*** Begin section ***

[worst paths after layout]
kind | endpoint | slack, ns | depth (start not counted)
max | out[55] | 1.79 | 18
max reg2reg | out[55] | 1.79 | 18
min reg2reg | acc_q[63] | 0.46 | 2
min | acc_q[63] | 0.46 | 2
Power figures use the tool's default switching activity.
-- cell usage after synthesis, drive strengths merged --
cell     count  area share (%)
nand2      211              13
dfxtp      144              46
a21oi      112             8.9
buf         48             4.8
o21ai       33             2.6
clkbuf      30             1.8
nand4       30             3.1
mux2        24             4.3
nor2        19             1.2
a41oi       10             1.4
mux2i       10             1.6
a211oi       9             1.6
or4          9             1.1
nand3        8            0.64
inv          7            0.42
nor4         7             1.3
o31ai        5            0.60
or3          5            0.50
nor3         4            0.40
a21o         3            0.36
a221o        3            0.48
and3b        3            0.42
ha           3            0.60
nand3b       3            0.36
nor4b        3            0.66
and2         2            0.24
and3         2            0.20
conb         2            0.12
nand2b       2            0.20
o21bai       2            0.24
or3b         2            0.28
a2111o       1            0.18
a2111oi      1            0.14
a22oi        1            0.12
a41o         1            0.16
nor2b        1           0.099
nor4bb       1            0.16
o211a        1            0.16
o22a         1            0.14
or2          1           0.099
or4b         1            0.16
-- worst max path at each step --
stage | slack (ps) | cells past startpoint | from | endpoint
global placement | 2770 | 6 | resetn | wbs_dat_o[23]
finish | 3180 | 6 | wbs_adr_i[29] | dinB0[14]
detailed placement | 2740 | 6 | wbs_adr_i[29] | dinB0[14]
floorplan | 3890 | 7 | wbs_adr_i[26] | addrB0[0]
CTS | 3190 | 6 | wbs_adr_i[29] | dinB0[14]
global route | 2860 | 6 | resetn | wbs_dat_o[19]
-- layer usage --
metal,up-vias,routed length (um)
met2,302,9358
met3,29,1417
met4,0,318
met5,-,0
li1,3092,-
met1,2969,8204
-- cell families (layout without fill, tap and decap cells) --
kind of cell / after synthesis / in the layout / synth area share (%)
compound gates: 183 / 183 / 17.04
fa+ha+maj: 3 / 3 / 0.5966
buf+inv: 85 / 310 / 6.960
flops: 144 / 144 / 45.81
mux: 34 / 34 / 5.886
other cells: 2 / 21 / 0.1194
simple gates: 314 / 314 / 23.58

*** End section ***

• Exercise details: Among the entries above, find the line with "max | out[55] | 1.79 | 18" and the line with "-- layer usage"; give again exactly these two lines and all lines between them.

• Written answer:
max | out[55] | 1.79 | 18
max reg2reg | out[55] | 1.79 | 18
min reg2reg | acc_q[63] | 0.46 | 2
min | acc_q[63] | 0.46 | 2
Power figures use the tool's default switching activity.
-- cell usage after synthesis, drive strengths merged --
cell     count  area share (%)
nand2      211              13
dfxtp      144              46
a21oi      112             8.9
buf         48             4.8
o21ai       33             2.6
clkbuf      30             1.8
nand4       30             3.1
mux2        24             4.3
nor2        19             1.2
a41oi       10             1.4
mux2i       10             1.6
a211oi       9             1.6
or4          9             1.1
nand3        8            0.64
inv          7            0.42
nor4         7             1.3
o31ai        5            0.60
or3          5            0.50
nor3         4            0.40
a21o         3            0.36
a221o        3            0.48
and3b        3            0.42
ha           3            0.60
nand3b       3            0.36
nor4b        3            0.66
and2         2            0.24
and3         2            0.20
conb         2            0.12
nand2b       2            0.20
o21bai       2            0.24
or3b         2            0.28
a2111o       1            0.18
a2111oi      1            0.14
a22oi        1            0.12
a41o         1            0.16
nor2b        1           0.099
nor4bb       1            0.16
o211a        1            0.16
o22a         1            0.14
or2          1           0.099
or4b         1            0.16
-- worst max path at each step --
stage | slack (ps) | cells past startpoint | from | endpoint
global placement | 2770 | 6 | resetn | wbs_dat_o[23]
finish | 3180 | 6 | wbs_adr_i[29] | dinB0[14]
detailed placement | 2740 | 6 | wbs_adr_i[29] | dinB0[14]
floorplan | 3890 | 7 | wbs_adr_i[26] | addrB0[0]
CTS | 3190 | 6 | wbs_adr_i[29] | dinB0[14]
global route | 2860 | 6 | resetn | wbs_dat_o[19]
-- layer usage --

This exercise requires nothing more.